Rolls-Royce lost interest in the company and in 1941, Miles bought financial control of the company which he renamed Miles Aircraft Limited in 1943. Miles and Blossom also started the Miles Aeronautical School to train apprentice technicians and draughtsman. The apprentices developed a test bed airframe known as the Miles Venture.

In 1943, Miles was shown a prototype ballpoint pen made by László Bíró and offered to produce them for the Royal Air Force. The ministry were concerned that it would distract from aircraft production but Miles eventually persuaded government officials to let him use 17 unskilled women to produce the Biro pen, which was the world's first commercially successful ballpoint pen. At the end of the war, the Reading biro factory which would employ 700 people, became the Miles Martin Pen Company and the Biro was sold to the general public.

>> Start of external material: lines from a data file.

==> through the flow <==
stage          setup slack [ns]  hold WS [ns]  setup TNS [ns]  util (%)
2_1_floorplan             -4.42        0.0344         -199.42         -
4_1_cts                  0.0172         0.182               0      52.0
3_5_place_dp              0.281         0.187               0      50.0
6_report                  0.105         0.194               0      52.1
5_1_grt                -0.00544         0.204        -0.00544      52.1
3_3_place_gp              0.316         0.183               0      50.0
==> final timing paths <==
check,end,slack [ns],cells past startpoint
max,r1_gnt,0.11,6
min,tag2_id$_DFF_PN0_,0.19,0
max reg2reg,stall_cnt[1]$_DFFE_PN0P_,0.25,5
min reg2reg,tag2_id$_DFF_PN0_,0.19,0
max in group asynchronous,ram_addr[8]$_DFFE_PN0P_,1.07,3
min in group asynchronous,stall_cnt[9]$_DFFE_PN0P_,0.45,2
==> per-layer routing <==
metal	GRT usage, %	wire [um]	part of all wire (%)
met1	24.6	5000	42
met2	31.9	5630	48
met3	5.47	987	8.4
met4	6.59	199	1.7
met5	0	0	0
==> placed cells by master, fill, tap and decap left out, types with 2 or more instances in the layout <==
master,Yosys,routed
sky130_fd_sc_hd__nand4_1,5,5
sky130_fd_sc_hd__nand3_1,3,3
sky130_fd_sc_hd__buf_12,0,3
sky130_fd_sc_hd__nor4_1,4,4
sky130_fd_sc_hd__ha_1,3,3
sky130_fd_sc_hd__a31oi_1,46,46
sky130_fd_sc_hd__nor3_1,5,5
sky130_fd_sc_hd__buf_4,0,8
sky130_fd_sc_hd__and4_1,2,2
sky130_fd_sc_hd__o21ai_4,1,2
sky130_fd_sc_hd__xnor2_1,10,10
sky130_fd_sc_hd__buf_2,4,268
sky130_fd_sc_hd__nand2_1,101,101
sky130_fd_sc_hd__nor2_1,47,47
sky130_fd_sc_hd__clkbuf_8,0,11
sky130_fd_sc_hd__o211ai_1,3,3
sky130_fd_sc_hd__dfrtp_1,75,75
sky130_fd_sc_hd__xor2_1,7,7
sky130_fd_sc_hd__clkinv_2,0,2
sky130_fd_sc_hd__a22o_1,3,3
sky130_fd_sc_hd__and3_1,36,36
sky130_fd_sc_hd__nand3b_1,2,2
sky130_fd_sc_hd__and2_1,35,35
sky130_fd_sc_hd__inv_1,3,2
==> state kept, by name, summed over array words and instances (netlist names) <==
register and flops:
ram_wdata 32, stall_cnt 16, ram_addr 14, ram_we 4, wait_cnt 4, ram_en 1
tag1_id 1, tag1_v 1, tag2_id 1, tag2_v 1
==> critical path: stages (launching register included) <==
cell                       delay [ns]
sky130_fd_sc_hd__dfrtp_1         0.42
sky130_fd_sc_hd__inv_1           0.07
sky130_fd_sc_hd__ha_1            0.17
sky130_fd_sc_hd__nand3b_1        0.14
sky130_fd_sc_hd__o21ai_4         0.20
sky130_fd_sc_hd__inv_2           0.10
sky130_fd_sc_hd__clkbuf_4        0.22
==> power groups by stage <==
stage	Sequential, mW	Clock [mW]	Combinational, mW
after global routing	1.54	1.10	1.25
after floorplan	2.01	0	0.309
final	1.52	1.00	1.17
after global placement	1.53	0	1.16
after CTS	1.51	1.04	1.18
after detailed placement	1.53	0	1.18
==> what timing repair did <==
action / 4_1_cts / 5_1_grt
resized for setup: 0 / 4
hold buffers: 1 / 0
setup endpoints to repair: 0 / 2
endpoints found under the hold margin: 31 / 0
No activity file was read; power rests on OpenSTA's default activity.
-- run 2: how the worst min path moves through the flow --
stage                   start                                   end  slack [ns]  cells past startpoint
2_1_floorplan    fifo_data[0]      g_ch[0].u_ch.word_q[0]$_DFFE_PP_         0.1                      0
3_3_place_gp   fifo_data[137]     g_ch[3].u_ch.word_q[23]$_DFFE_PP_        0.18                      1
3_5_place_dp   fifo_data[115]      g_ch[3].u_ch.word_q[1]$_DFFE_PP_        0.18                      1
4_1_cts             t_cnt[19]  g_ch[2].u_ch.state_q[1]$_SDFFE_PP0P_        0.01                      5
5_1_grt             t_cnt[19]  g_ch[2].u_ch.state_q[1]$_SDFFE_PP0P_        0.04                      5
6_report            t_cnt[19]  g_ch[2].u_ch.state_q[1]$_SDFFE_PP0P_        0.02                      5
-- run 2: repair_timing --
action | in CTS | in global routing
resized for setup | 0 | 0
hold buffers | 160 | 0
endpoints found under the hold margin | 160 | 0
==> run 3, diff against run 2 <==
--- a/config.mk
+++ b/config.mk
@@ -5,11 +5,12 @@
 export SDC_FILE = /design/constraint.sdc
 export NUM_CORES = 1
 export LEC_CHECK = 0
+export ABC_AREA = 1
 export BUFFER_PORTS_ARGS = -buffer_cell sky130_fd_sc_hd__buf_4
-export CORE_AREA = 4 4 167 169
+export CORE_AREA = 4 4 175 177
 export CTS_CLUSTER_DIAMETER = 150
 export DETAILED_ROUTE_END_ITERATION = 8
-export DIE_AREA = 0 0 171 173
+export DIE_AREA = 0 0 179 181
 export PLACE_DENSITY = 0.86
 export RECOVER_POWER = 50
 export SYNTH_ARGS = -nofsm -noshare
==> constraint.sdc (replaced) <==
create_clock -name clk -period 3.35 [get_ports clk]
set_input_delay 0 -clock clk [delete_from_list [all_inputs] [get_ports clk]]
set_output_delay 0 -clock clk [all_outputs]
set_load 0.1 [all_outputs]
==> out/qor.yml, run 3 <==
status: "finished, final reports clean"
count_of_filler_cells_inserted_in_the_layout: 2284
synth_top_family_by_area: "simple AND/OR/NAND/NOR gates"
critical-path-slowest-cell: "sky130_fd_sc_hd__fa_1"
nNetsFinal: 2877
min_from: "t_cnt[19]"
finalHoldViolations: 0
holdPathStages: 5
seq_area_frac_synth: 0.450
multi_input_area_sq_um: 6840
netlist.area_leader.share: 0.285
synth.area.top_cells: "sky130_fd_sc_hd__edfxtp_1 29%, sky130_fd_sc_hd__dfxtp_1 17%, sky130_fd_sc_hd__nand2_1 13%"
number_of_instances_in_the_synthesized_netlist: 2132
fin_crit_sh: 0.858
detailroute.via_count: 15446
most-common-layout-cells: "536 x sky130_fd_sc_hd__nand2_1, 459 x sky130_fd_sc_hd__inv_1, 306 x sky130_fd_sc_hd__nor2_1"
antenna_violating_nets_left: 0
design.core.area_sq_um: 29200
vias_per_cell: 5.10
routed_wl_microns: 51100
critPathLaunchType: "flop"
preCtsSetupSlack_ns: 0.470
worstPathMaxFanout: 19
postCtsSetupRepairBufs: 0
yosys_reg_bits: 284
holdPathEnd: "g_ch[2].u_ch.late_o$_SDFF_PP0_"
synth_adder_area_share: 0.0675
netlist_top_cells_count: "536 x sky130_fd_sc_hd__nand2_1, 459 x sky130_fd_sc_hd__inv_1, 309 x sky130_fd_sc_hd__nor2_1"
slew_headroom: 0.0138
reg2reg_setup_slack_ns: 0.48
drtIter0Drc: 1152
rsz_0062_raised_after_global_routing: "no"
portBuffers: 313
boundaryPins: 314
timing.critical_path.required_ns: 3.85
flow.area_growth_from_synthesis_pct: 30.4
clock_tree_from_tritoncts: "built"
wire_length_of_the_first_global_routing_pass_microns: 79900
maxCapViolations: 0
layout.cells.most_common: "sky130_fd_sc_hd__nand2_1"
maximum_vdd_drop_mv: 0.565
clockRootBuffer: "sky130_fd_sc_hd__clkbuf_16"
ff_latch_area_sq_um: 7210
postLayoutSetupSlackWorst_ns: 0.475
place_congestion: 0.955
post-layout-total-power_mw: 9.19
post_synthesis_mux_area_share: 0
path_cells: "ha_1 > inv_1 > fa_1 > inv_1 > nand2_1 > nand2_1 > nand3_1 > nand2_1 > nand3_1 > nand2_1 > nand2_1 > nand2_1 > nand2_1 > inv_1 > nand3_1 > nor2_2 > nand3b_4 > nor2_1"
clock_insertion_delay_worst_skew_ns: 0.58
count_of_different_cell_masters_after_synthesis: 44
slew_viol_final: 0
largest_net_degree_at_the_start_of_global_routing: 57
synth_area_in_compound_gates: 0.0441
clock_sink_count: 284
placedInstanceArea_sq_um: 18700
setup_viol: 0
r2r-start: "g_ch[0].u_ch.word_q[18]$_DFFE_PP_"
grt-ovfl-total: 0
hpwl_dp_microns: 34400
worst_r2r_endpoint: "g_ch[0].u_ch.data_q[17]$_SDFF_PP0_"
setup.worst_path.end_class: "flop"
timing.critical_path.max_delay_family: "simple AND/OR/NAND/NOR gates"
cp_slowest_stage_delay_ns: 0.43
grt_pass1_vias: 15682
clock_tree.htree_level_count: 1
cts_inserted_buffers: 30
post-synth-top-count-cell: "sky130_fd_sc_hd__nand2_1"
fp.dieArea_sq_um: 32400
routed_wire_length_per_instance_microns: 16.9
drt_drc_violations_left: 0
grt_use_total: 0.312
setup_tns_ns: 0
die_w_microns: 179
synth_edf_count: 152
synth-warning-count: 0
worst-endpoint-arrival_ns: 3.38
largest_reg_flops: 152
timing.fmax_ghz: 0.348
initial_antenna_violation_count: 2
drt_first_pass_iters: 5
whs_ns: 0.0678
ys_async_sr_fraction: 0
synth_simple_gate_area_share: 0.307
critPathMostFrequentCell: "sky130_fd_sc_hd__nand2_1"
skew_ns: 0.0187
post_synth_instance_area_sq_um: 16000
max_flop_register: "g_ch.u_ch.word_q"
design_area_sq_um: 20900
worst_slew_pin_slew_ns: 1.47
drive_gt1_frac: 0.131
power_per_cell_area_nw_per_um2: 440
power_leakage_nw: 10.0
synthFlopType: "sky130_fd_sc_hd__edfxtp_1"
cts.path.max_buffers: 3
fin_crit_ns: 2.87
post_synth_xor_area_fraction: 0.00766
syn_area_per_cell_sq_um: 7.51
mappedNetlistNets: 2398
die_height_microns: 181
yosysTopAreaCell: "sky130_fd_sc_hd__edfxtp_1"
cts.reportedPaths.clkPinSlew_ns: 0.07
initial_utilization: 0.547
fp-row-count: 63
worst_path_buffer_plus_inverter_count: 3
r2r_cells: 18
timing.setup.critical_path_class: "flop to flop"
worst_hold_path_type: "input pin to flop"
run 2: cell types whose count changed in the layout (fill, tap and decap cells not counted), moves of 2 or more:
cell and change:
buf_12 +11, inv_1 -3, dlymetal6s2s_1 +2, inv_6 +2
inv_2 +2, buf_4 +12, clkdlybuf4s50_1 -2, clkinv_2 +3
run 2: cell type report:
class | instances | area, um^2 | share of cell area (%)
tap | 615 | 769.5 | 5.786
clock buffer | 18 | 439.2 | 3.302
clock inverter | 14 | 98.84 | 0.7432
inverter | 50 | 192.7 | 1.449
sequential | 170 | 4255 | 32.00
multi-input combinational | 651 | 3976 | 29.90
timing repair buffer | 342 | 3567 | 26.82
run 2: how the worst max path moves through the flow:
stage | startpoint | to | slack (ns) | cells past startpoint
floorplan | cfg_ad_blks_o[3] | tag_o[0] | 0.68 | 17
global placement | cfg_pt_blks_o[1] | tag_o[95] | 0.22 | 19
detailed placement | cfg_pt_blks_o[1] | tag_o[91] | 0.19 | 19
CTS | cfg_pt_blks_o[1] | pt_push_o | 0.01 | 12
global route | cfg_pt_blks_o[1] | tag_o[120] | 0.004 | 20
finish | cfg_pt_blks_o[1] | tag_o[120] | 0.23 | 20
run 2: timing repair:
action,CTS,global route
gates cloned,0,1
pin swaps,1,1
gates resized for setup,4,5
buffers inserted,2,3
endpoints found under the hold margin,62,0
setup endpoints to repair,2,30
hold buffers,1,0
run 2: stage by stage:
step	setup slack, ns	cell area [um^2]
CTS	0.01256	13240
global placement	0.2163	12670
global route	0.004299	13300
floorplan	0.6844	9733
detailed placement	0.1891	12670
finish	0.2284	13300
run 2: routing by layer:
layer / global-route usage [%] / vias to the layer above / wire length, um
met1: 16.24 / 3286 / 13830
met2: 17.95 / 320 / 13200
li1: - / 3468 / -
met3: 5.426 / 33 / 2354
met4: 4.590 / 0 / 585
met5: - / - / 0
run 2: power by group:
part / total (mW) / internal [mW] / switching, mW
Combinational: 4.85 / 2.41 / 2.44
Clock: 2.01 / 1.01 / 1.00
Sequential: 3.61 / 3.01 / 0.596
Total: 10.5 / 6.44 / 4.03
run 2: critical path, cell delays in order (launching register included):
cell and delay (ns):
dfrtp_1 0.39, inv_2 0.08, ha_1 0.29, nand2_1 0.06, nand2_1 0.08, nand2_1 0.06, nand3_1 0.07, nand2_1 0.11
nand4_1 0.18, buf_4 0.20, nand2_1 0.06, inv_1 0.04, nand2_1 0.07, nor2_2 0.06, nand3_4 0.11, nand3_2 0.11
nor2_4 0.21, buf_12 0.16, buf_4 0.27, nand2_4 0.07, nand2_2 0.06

With his brother George, now Chief Designer for the aircraft, Miles concentrated on a design for a supersonic aircraft (the M.52) powered by the then secret Whittle jet engine. The government contract and the programme was cancelled in 1946. Data from this project was shared with the National Advisory Committee for Aeronautics (NACA – later to become NASA), also at work on supersonic aircraft designs during this period.

Problems with the return to civil production led to the collapse of Miles Aircraft in 1948. On 21 March 1950, following an investigation by the Board of Trade, Miles and Sir William Malcolm Mount, Bt. (former financial executive of the company) were formally committed for trial at Marylebone Magistrates' Court, the Old Bailey on summonses under the Prevention of Fraud (Investment) Act 1939. Bail of £500 was set in each case. The charges arose from alleged concealment of facts and misleading statements made in a share prospectus concerning the manufacture of Aerovan, Merchantman and other aircraft. Both men were later acquitted.

==F.G. Miles Limited==
Undeterred, in 1949, Miles started a new company "F.G. Miles Ltd" at Redhill, and in 1952 moved back to Shoreham. In 1961, the aviation interests of the company became part of the new Beagle Group and Miles became the deputy chairman and his brother, chief designer. The Beagle group collapsed in 1969.

The F. G. Miles group continued with subsidiary engineering companies involved with flight simulators, aircraft structures and other aviation projects. In 1975, Hunting Associated Industries acquired a controlling interest in F. G. Miles and all its subsidiaries. The company was renamed Hunting Hivolt and Jeremy Miles, the son of F. G. Miles (who founded the firm), became a non-executive director on the board.

Miles died on 15 August 1976 in Worthing, Sussex.